Et vous, n’essayez pas de vous mettre sur la longueur d’onde du poète comme Harry Potter sur son balai, car ce ne sera pas la bonne fréquence, ou, plutôt, elle ne vaudra plus pipette dès les prochains vers. Un tuyau: les textes de Pierre Joris se lisent à voix haute, de préférence en public, et non en silence dans son petit coin lecture ou autre tour d’ivoire. Réunissez autour d’un feu de camp devant votre tente perdue au milieu du Roub al Khali Ezra Pound, Dante, Descartes, Olson, Celan, Dylan, Kerouac, Jabès et quelques autres, puis demandez leur, à l’instar de Joris page 67:
«Comment se fait-il que l’échelle n’ / ait pas touché le ciel / mais l’ait traversé / pour ressortir de l’autre / côté de... ».
Le désert est trop loin, dites vous? Qu’à cela ne tienne; imaginez-le et lisez très fort! Quant à l’échelle, celle de Jacob, elle a déjà presque 30 ans, lorsque Joris, page 121,
«... attaque 6h06 du matin / ce 23 juin 1999 au / Joey’s Riverside Restaurant / aube et soleil au plat / au routier 23 (...) un jour pour Jack / infidèle bouddhiste / a fait 1000 miles en stop...»(3)
À défaut de Roub al Khali ou de salle de cinéma à la Kulturfabrik, le ciel étoilé du Sahara tel que Joris le connaît bien, ou imaginé si vous en êtes capable, conviendra parfaitement à la lecture de ses autres poèmes. Prenez l’un de mes préférés: «L’anxiété du rêve lâche» où les mots du poète zigzaguent à travers le firmament comme pour en repousser encore et encore les limites, et où il cite la..., ou part en...

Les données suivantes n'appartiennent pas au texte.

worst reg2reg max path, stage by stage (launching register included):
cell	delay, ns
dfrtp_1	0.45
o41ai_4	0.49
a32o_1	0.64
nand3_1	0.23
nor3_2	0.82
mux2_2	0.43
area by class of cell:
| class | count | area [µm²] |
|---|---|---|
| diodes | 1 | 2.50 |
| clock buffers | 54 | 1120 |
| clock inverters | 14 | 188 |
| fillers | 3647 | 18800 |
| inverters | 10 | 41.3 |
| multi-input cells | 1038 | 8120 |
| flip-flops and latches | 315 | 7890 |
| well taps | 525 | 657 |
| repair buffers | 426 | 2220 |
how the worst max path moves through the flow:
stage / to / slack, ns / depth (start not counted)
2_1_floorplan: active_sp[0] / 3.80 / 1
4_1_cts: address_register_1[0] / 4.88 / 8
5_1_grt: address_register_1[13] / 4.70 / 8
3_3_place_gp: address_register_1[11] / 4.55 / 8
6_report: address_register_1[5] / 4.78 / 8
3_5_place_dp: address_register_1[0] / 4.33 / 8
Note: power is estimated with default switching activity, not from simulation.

«... Quête du Poisson Noir / - qu’ils sont la matière noire / qui nous empêche de / nous faire voler en pièces, qui / maintient les étoiles tournant / dans des galaxies de haute course / Poisson noir, la structure / Osseuse de ce / multivers, se congelant / lentement; échafaudage vers / songes et étoiles / inscrit dans le sort / de l’univers: / systole & diastole / aspirant... »

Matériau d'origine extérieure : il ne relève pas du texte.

===== config.mk =====
export PLATFORM = sky130hd
export DESIGN_NAME = rtcab_core
export DESIGN_NICKNAME = d
export VERILOG_FILES = /design/src/core/rtcab_pkg.sv /design/src/core/rtcab_bkp_if.sv /design/src/core/rtcab_bkp_store.sv /design/src/core/rtcab_core.sv
export SDC_FILE = /design/constraint.sdc
export NUM_CORES = 1
export LEC_CHECK = 0
export BUFFER_PORTS_ARGS = -buffer_cell sky130_fd_sc_hd__buf_2
export CORE_MARGIN = 1
export CORE_UTILIZATION = 30
export DETAILED_ROUTE_END_ITERATION = 12
export GPL_TIMING_DRIVEN = 0
export HOLD_SLACK_MARGIN = 0.1
export PLACE_DENSITY = 0.45
export SLEW_MARGIN = 40
export SYNTH_ARGS = -nofsm -noshare
export SYNTH_HDL_FRONTEND = slang
export SYNTH_SLANG_ARGS = --single-unit

===== constraint.sdc =====
create_clock -name clk_sys_in -period 3.27 [get_ports clk_sys_in]
set_input_delay 0.654 -clock clk_sys_in [delete_from_list [all_inputs] [get_ports clk_sys_in]]
set_output_delay 0.654 -clock clk_sys_in [all_outputs]
set_load 0.05 [all_outputs]

===== src/core/rtcab_pkg.sv =====
// Constants and types shared by the clock, alarm and backup store logic.
package rtcab_pkg;

    localparam int CNT_W = 32;
    localparam int PRESC_W = 20;
    localparam logic [19:0] PRESC_RELOAD_RST = 20'h07fff;
    localparam logic [19:0] PRESC_ZERO = 20'h00000;
    localparam logic [19:0] PRESC_STEP = 20'h00001;
    localparam logic [31:0] CNT_RST = 32'h00000000;
    localparam logic [31:0] CNT_STEP = 32'h00000001;
    localparam logic [31:0] CMP_RST = 32'hffffffff;

    localparam int FAST_DIV_W = 7;
    localparam logic [6:0] FAST_DIV_LAST = 7'h7f;
    localparam logic [6:0] FAST_DIV_RST = 7'h00;
    localparam logic [6:0] FAST_DIV_STEP = 7'h01;

    localparam int CAL_W = 5;
    localparam logic [4:0] CAL_HALF_LAST = 5'h1f;
    localparam logic [4:0] CAL_RST = 5'h00;
    localparam logic [4:0] CAL_STEP = 5'h01;

    localparam int BKP_N = 10;
    localparam int BKP_W = 16;
    localparam int BKP_IDX_W = 4;
    localparam logic [15:0] BKP_RST = 16'h0000;

    typedef enum logic [1:0] {
        RTCAB_SRC_NONE = 2'h0,
        RTCAB_SRC_SLOW_XTAL = 2'h1,
        RTCAB_SRC_LP_RC = 2'h2,
        RTCAB_SRC_FAST_DIV = 2'h3
    } rtcab_src_t;

endpackage


===== src/core/rtcab_bkp_if.sv =====
// Carrier between the clock core and its backup register store.
`timescale 1ns/10ps
interface rtcab_bkp_if;
    import rtcab_pkg::*;
    logic we;
    logic [BKP_IDX_W-1:0] idx;
    logic [BKP_W-1:0] wdata;
    logic [BKP_W-1:0] rdata;
    modport ctl (output we, output idx, output wdata, input rdata);
    modport store (input we, input idx, input wdata, output rdata);
endinterface


===== src/core/rtcab_bkp_store.sv =====
// Ten 16-bit backup registers with a registered read port.
`timescale 1ns/10ps
module rtcab_bkp_store
    import rtcab_pkg::*;
#(
    parameter int N = BKP_N
) (
    input wire logic clk_sys_in,
    input wire logic rst_in,
    rtcab_bkp_if.store bus
);
    logic [BKP_W-1:0] mem_q [N];
    logic [BKP_W-1:0] mem_d [N];
    logic [BKP_W-1:0] rdata_q;
    logic [BKP_W-1:0] rdata_d;

    // The store only clears on rst_in, which models loss of the backup supply, not standby.
    always_comb begin
        rdata_d = BKP_RST;
        if (int'(bus.idx) < N) begin
            rdata_d = mem_q[bus.idx];
        end
    end

    generate
        for (genvar i = 0; i < N; i++) begin : g_word
            always_comb begin
                mem_d[i] = mem_q[i];
                if (bus.we && int'(bus.idx) == i) begin
                    mem_d[i] = bus.wdata;
                end
            end
            always_ff @(posedge clk_sys_in) begin
                if (rst_in) begin
                    mem_q[i] <= BKP_RST;
                end else begin
                    mem_q[i] <= mem_d[i];
                end
            end
        end
    endgenerate

    always_ff @(posedge clk_sys_in) begin
        if (rst_in) begin
            rdata_q <= BKP_RST;
        end else begin
            rdata_q <= rdata_d;
        end
    end

    assign bus.rdata = rdata_q;
endmodule


===== src/core/rtcab_core.sv =====
// Real-time clock core: source select, prescaler, counter, alarm, calibration and wake.
`timescale 1ns/10ps
module rtcab_core
    import rtcab_pkg::*;
(
    input wire logic clk_sys_in,
    input wire logic rst_in,
    input wire logic [1:0] src_sel_in,
    input wire logic slow_xtal_tick_in,
    input wire logic lp_rc_tick_in,
    input wire logic fast_external_osc_tick_in,
    input wire logic [PRESC_W-1:0] presc_reload_in,
    input wire logic presc_reload_we_in,
    input wire logic cnt_load_in,
    input wire logic [CNT_W-1:0] cnt_value_in,
    input wire logic cmp_we_in,
    input wire logic [CNT_W-1:0] cmp_value_in,
    input wire logic alarm_clear_in,
    input wire logic cal_enable_in,
    input wire logic bkp_we_in,
    input wire logic [BKP_IDX_W-1:0] bkp_idx_in,
    input wire logic [BKP_W-1:0] bkp_wdata_in,
    input wire logic standby_in,
    input wire logic external_reset_pin_in,
    input wire logic independent_watchdog_rst_in,
    input wire logic wakeup_pin_in,
    output logic [CNT_W-1:0] count_out,
    output logic tick_irq_out,
    output logic alarm_irq_out,
    output logic alarm_flag_out,
    output logic alarm_event_out,
    output logic standby_exit_out,
    output logic cal_out,
    output logic [BKP_W-1:0] bkp_rdata_out
);
    rtcab_bkp_if bkp ();

    logic [FAST_DIV_W-1:0] fdiv_q;
    logic [FAST_DIV_W-1:0] fdiv_d;
    logic fast_en;
    logic src_en;

    logic [PRESC_W-1:0] reload_q;
    logic [PRESC_W-1:0] reload_d;
    logic [PRESC_W-1:0] presc_q;
    logic [PRESC_W-1:0] presc_d;
    logic tick;

    logic [CNT_W-1:0] cnt_q;
    logic [CNT_W-1:0] cnt_d;
    logic [CNT_W-1:0] cmp_q;
    logic [CNT_W-1:0] cmp_d;
    logic hit;

    logic tick_irq_q;
    logic tick_irq_d;
    logic alarm_irq_q;
    logic alarm_irq_d;
    logic alarm_flag_q;
    logic alarm_flag_d;
    logic alarm_evt_q;
    logic alarm_evt_d;
    logic wake_q;
    logic wake_d;
    logic wakeup_prev_q;

    logic [CAL_W-1:0] cal_cnt_q;
    logic [CAL_W-1:0] cal_cnt_d;
    logic cal_q;
    logic cal_d;

    // The fast oscillator is far too quick for a time base, so it is cut down by 128 first.
    always_comb begin
        fdiv_d = fdiv_q;
        fast_en = 1'b0;
        if (fast_external_osc_tick_in) begin
            fdiv_d = fdiv_q + FAST_DIV_STEP;
            fast_en = (fdiv_q == FAST_DIV_LAST);
        end
    end

    always_comb begin
        case (rtcab_src_t'(src_sel_in))
            RTCAB_SRC_SLOW_XTAL: src_en = slow_xtal_tick_in;
            RTCAB_SRC_LP_RC: src_en = lp_rc_tick_in;
            RTCAB_SRC_FAST_DIV: src_en = fast_en;
            default: src_en = 1'b0;
        endcase
    end

    always_ff @(posedge clk_sys_in) begin
        if (rst_in) begin
            fdiv_q <= FAST_DIV_RST;
        end else begin
            fdiv_q <= fdiv_d;
        end
    end

    // The standby input deliberately gates nothing here, so time keeps moving.
    always_comb begin
        reload_d = reload_q;
        presc_d = presc_q;
        tick = 1'b0;
        if (presc_reload_we_in) begin
            reload_d = presc_reload_in;
        end
        if (src_en) begin
            if (presc_q == PRESC_ZERO) begin
                presc_d = reload_q;
                tick = 1'b1;
            end else begin
                presc_d = presc_q - PRESC_STEP;
            end
        end
    end

    always_ff @(posedge clk_sys_in) begin
        if (rst_in) begin
            reload_q <= PRESC_RELOAD_RST;
            presc_q <= PRESC_RELOAD_RST;
        end else begin
            reload_q <= reload_d;
            presc_q <= presc_d;
        end
    end

    // A software load wins over a tick in the same cycle; that tick's step is dropped.
    always_comb begin
        cnt_d = cnt_q;
        cmp_d = cmp_q;
        if (cmp_we_in) begin
            cmp_d = cmp_value_in;
        end
        if (cnt_load_in) begin
            cnt_d = cnt_value_in;
        end else if (tick) begin
            cnt_d = cnt_q + CNT_STEP;
        end
        hit = (cnt_d != cnt_q) && (cnt_d == cmp_d);
    end

    always_ff @(posedge clk_sys_in) begin
        if (rst_in) begin
            cnt_q <= CNT_RST;
            cmp_q <= CMP_RST;
        end else begin
            cnt_q <= cnt_d;
            cmp_q <= cmp_d;
        end
    end

    // The flag is only set when the count moves onto the compare value, so it never re-fires
    // while the two simply stay equal; a new hit in the clear cycle keeps the flag set.
    always_comb begin
        tick_irq_d = tick;
        alarm_irq_d = hit;
        alarm_evt_d = hit;
        alarm_flag_d = alarm_flag_q;
        if (alarm_clear_in) begin
            alarm_flag_d = 1'b0;
        end
        if (hit) begin
            alarm_flag_d = 1'b1;
        end
        wake_d = standby_in && (hit || external_reset_pin_in || independent_watchdog_rst_in
            || (wakeup_pin_in && !wakeup_prev_q));
    end

    always_ff @(posedge clk_sys_in) begin
        if (rst_in) begin
            tick_irq_q <= 1'b0;
            alarm_irq_q <= 1'b0;
            alarm_evt_q <= 1'b0;
            alarm_flag_q <= 1'b0;
            wake_q <= 1'b0;
            wakeup_prev_q <= 1'b0;
        end else begin
            tick_irq_q <= tick_irq_d;
            alarm_irq_q <= alarm_irq_d;
            alarm_evt_q <= alarm_evt_d;
            alarm_flag_q <= alarm_flag_d;
            wake_q <= wake_d;
            wakeup_prev_q <= wakeup_pin_in;
        end
    end

    // 32 source edges per half period gives 512 Hz from a 32.768 kHz source.
    always_comb begin
        cal_cnt_d = cal_cnt_q;
        cal_d = cal_q;
        if (!cal_enable_in) begin
            cal_cnt_d = CAL_RST;
            cal_d = 1'b0;
        end else if (src_en) begin
            cal_cnt_d = cal_cnt_q + CAL_STEP;
            if (cal_cnt_q == CAL_HALF_LAST) begin
                cal_d = !cal_q;
            end
        end
    end

    always_ff @(posedge clk_sys_in) begin
        if (rst_in) begin
            cal_cnt_q <= CAL_RST;
            cal_q <= 1'b0;
        end else begin
            cal_cnt_q <= cal_cnt_d;
            cal_q <= cal_d;
        end
    end

    // Only rst_in clears clock and backup state; standby is just an input here.
    assign bkp.we = bkp_we_in;
    assign bkp.idx = bkp_idx_in;
    assign bkp.wdata = bkp_wdata_in;

    rtcab_bkp_store #(
        .N(BKP_N)
    ) u_bkp (
        .clk_sys_in(clk_sys_in),
        .rst_in(rst_in),
        .bus(bkp)
    );

    assign count_out = cnt_q;
    assign tick_irq_out = tick_irq_q;
    assign alarm_irq_out = alarm_irq_q;
    assign alarm_flag_out = alarm_flag_q;
    assign alarm_event_out = alarm_evt_q;
    assign standby_exit_out = wake_q;
    assign cal_out = cal_q;
    assign bkp_rdata_out = bkp.rdata;
endmodule


==> results.yml <==
critical_path:
  r2r-end: "alarm_flag_out"
  crit_path_end_kind: "register"
  rr_worst_depth: 14
  worstSetupPathType: "register to register"
  worstPathCellList: "ha_2 -> and3_4 -> and4_4 -> buf_8 -> o211ai_4 -> clkbuf_16 -> nor3_1 -> o31ai_2 -> xnor2_2 -> nand4_1 -> nor4_2 -> nand4_1 -> buf_6 -> a21oi_2"
  arrival_ns: 3.76
  crit_buf_inv: 3
  required_ns: 3.74
  crit_top_cell: "nand4_1"
  r2r-start: "fdiv_q[1]"
  setup.reg_to_reg.worst_slack_ns: -0.02
  start_kind: "register"
  crit_fanout: 8
  slowest_delay_ns: 0.33
  critPathSlowestCell: "o211ai_4"
  cpLargestDelayFamily: "simple AND/OR/NAND/NOR gates"
sta:
  rsz0062_at_grt: "true"
  fin_setup_tns_ns: -0.0332
  period_needed_ns: 3.29
  drv_slew: 0
  fmax_mhz: 304
  setup_viol: 2
  min_period_over_period: 1.01
  finalClockSkew_ns: 0.0201
  setup_ws_ns: -0.0228
  hold_viol_final: 0
  worst_slew_margin_rel: 0.430
  tightestPinTransition_ns: 0.855
layout:
  final_core_util: 0.385
  diodes: 0
  fill_cells: 4665
  multi_input_area_um2: 6800
  drive_above_1_share: 0.267
  register_area_um2: 7590
  area_growth_pct: 25.8
  nets: 1634
  fin_cells: 2142
worst_hold_path:
  hp-class: "input pin to register"
  hold_depth: 2
  whs_endpoint: "reload_q[6]"
  hold_start: "presc_reload_in[6]"
grt:
  grt_max_degree: 17
  grt_pass1_wl_mm: 65.4
  antenna_found_initial: 0
  overflow: 0
  grtUsageTotal: 0.180
  grt_pass1_vias: 10800
synthesis:
  synthArstFlopShare: 0
  synth_top_cells_by_area: "edfxtp_1 (34%), dfxtp_1 (19%), and2_1 (7.1%)"
  synth-edff-count: 160
  synth_cell_types: 64
  yosysSeqAreaShare: 0.528
  yosysWarnings: 0
  ys_ff_latch: 298
  postSynthCellCount: 1262
  synth_top_area_cell: "edfxtp_1"
  ys.flop_type: "edfxtp_1"
  syn-cell-area_um2: 14300
  syn_nets: 1389
  netlist.area_leader.share: 0.336
  syn-mean-instance-area_um2: 11.3
routing:
  drc: 5
  detail_route.wl_per_cell_um: 20.1
  drt_wl_total_mm: 43.1
  drt_iter0_drc: 692
  first_pass_iters: 9
  viasPerCell: 4.84
  num_vias: 10400
  drtAntennaViolNets: 0
clock_tree:
  cts_hold_buf: 0
  cts_inserted_buffers: 36
  clk_latency_ns: 0.55
  path_clk_slew_ns: 0.06
  cts_max_path_buffers: 3
  cts-root-buf: "clkbuf_16"
  cts_htree_levels: 2
  clock-sinks: 298
  cts_tree: "built"
die:
  initial_core_util: 0.306
  die_h_um: 220
  core_um2: 46900
  die_w_um: 220
  num_rows: 79
  die_area_um2: 48600
  io_pins: 175
power:
  p_leak_nw: 6.85
  p_sw_mw: 2.44
  comb_power_share: 0.115
  p_int_mw: 6.99
  powerDensity_nw_per_um2: 523
  clkPwrFrac: 0.434
  seqPwrFrac: 0.451
  max-vdd-ir-drop_mv: 0.292
  switching_share: 0.259
placement:
  dp_slack_ns: -1.42
  io_buffers: 169
  place.gp.congestion: 0.871
  dp.cells: 2042
  dp_hpwl_mm: 31.7
run:
  drv_cap: 0
status:
  status: "complete, but fails checks"
  violations: "DRC, setup timing"
-- cell type report --
class,count,share of cell area
flip-flops and latches,298,0.421
repair buffers,208,0.0677
clock buffers,55,0.0592
multi-input cells,868,0.377
inverters,18,0.00375
clock inverters,11,0.00750
well taps,607,0.0421
plain buffers,77,0.0211
-- per-stage QoR --
stage / area (um2) / hold slack, ns / power [mW]
finish: 18000 / 0.316 / 9.43
global route: 18000 / 0.300 / 9.82
CTS: 17900 / 0.294 / 9.56
detailed placement: 16100 / 0.458 / 5.37
global placement: 15900 / 0.447 / 5.35
floorplan: 14300 / 0.436 / 4.96
-- flip-flops by register name, indices dropped and copies added (netlist names) --
register,flops
u_bkp.mem_q,160
cmp_q,32
count_out,32
presc_q,20
reload_q,20
u_bkp.bus.rdata,16
fdiv_q,7
cal_cnt_q,5
alarm_event_out,1
alarm_flag_out,1
cal_out,1
standby_exit_out,1
tick_irq_out,1
wakeup_prev_q,1
-- synthesized netlist by cell type, types with 4 or more instances --
cell and number:
and2_1 162, edfxtp_1 160, dfxtp_1 138, nor2_1 78, mux2i_1 64, clkbuf_1 63, nand2b_1 62, xor2_1 59
nand2_1 44, nor2b_1 38, a211oi_1 36, xnor2_1 34, mux4_2 32, a21oi_1 25, nor4_1 25, nand4_1 22
nor3_1 21, o21ai_0 19, inv_1 17, a211o_1 16, o31ai_1 16, o22ai_1 11, nand3_1 9, buf_1 8
or2_2 8, o31a_1 7, or3_1 7, and4_1 6, ha_1 6, o21a_1 6, o21bai_1 6, o2111ai_1 4
or4_1 4
-- power groups by stage --
| stage | clock network [mW] | registers [mW] | logic (mW) |
|---|---|---|---|
| 3_5_place_dp | 0 | 4.33 | 1.04 |
| 3_3_place_gp | 0 | 4.33 | 1.02 |
| 4_1_cts | 4.23 | 4.25 | 1.08 |
| 5_1_grt | 4.37 | 4.27 | 1.17 |
| 6_report | 4.10 | 4.25 | 1.08 |
| 2_1_floorplan | 0 | 4.43 | 0.525 |
-- placed cells by master (no fill, tap or decap), drive strengths merged, types with 16 or more instances in the layout --
master / instances
nor2: 79
nor2b: 38
nor3: 24
nor4: 27
mux4: 32
and2: 163
dfxtp: 138
inv: 19
nand2b: 62
nand2: 44
xnor2: 35
xor2: 59
o31ai: 16
o21ai: 20
mux2i: 64
a211oi: 36
edfxtp: 160
clkbuf: 117
a21oi: 25
nand4: 22
a211o: 16
buf: 223
-- kinds of logic after synthesis --
logic type	after synthesis	share of synthesized area
multiplexers	96	0.0951
AND/OR/NAND/NOR	504	0.201
buffers and inverters	96	0.0270
adder cells (fa/ha/maj)	6	0.00524
AO/OA/AOI/OAI	168	0.0853
XOR/XNOR	94	0.0580
flip-flops	298	0.528
-- worst max-delay path by stage --
stage          depth (start not counted)  slack (ns)     startpoint                end
4_1_cts                               14       -0.04    presc_q[13]     alarm_flag_out
3_3_place_gp                          13       -1.66  src_sel_in[1]    alarm_event_out
2_1_floorplan                          5        0.05  bkp_idx_in[0]  u_bkp.mem_q[7][0]
5_1_grt                               15       -0.22     presc_q[1]     alarm_flag_out
3_5_place_dp                          13       -1.42  src_sel_in[1]    alarm_event_out
6_report                              14       -0.02      fdiv_q[1]     alarm_flag_out
-- what timing repair did --
item | 4_1_cts | 5_1_grt
cloned | 1 | 0
pin swaps | 26 | 14
endpoints found under the setup margin | 13 | 14
gates resized for setup | 94 | 15
setup buffers | 24 | 10
-- per-layer routing --
layer,share of wire,wire length [um],GRT usage,vias to the layer above
li1,-,-,-,5038
met1,0.44,18800,0.228,4989
met2,0.48,20900,0.305,260
met3,0.049,2110,0.0345,78
met4,0.030,1290,0.0662,0
met5,0,0,0,-
(Power assumes the default switching activity.)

Bon, je vous laisse découvrir la suite aux pages 99-101, amis lecteurs, vous rapprocher de son «échafaudage vers songes et étoiles», donc de l’échelle susmentionnée et de «puzler» entre autres sur une hypothétique parenté du Poisson Noir susdit avec celui d’Armand Gatti, pour qui «La distance ne sépare plus. / Elle tient tout entière dans / le creux de la main», mais qui demande ailleurs aussi «Pourquoi vivre sous la contrainte des écritures serviles (...) alors que (...) peuvent parler les étoiles dans le ciel?»
Il est certes possible que mon intuition me trompe, et que ce cousinage poétique soit le fruit de mon imagination. Dans ce cas, je demande pardon à Pierre Joris, ainsi qu’aux amateurs de sa poésie, tout comme à ceux qui vont le devenir et dont vous serez peut-être!
1) Éditions Phi, Luxembourg & Écrits des Forges, Québec, collection Graphiti, ~140 pages, 15 EUR
2) Sarner a déjà traduit «h.j.r.» et «Aljibar» de Pierre Joris, parus aux Éditions Phi et Ecrits des Forges (Québec) respectivement en 1999 et en 2007.
3) Jack > Jaques > Jacob. L’échelle, celle Jacob, symbolise l’exil, le nomadisme, ou l'inaccessible. Et Jack c’est, bien sûr, Jack Kerouac, cet électron libre du Beat, qui étouffait dans la société conventionnelle de son époque, dont il a essayé de se libérer par la drogue, la religion, sa bougeotte et la philosophie Zen.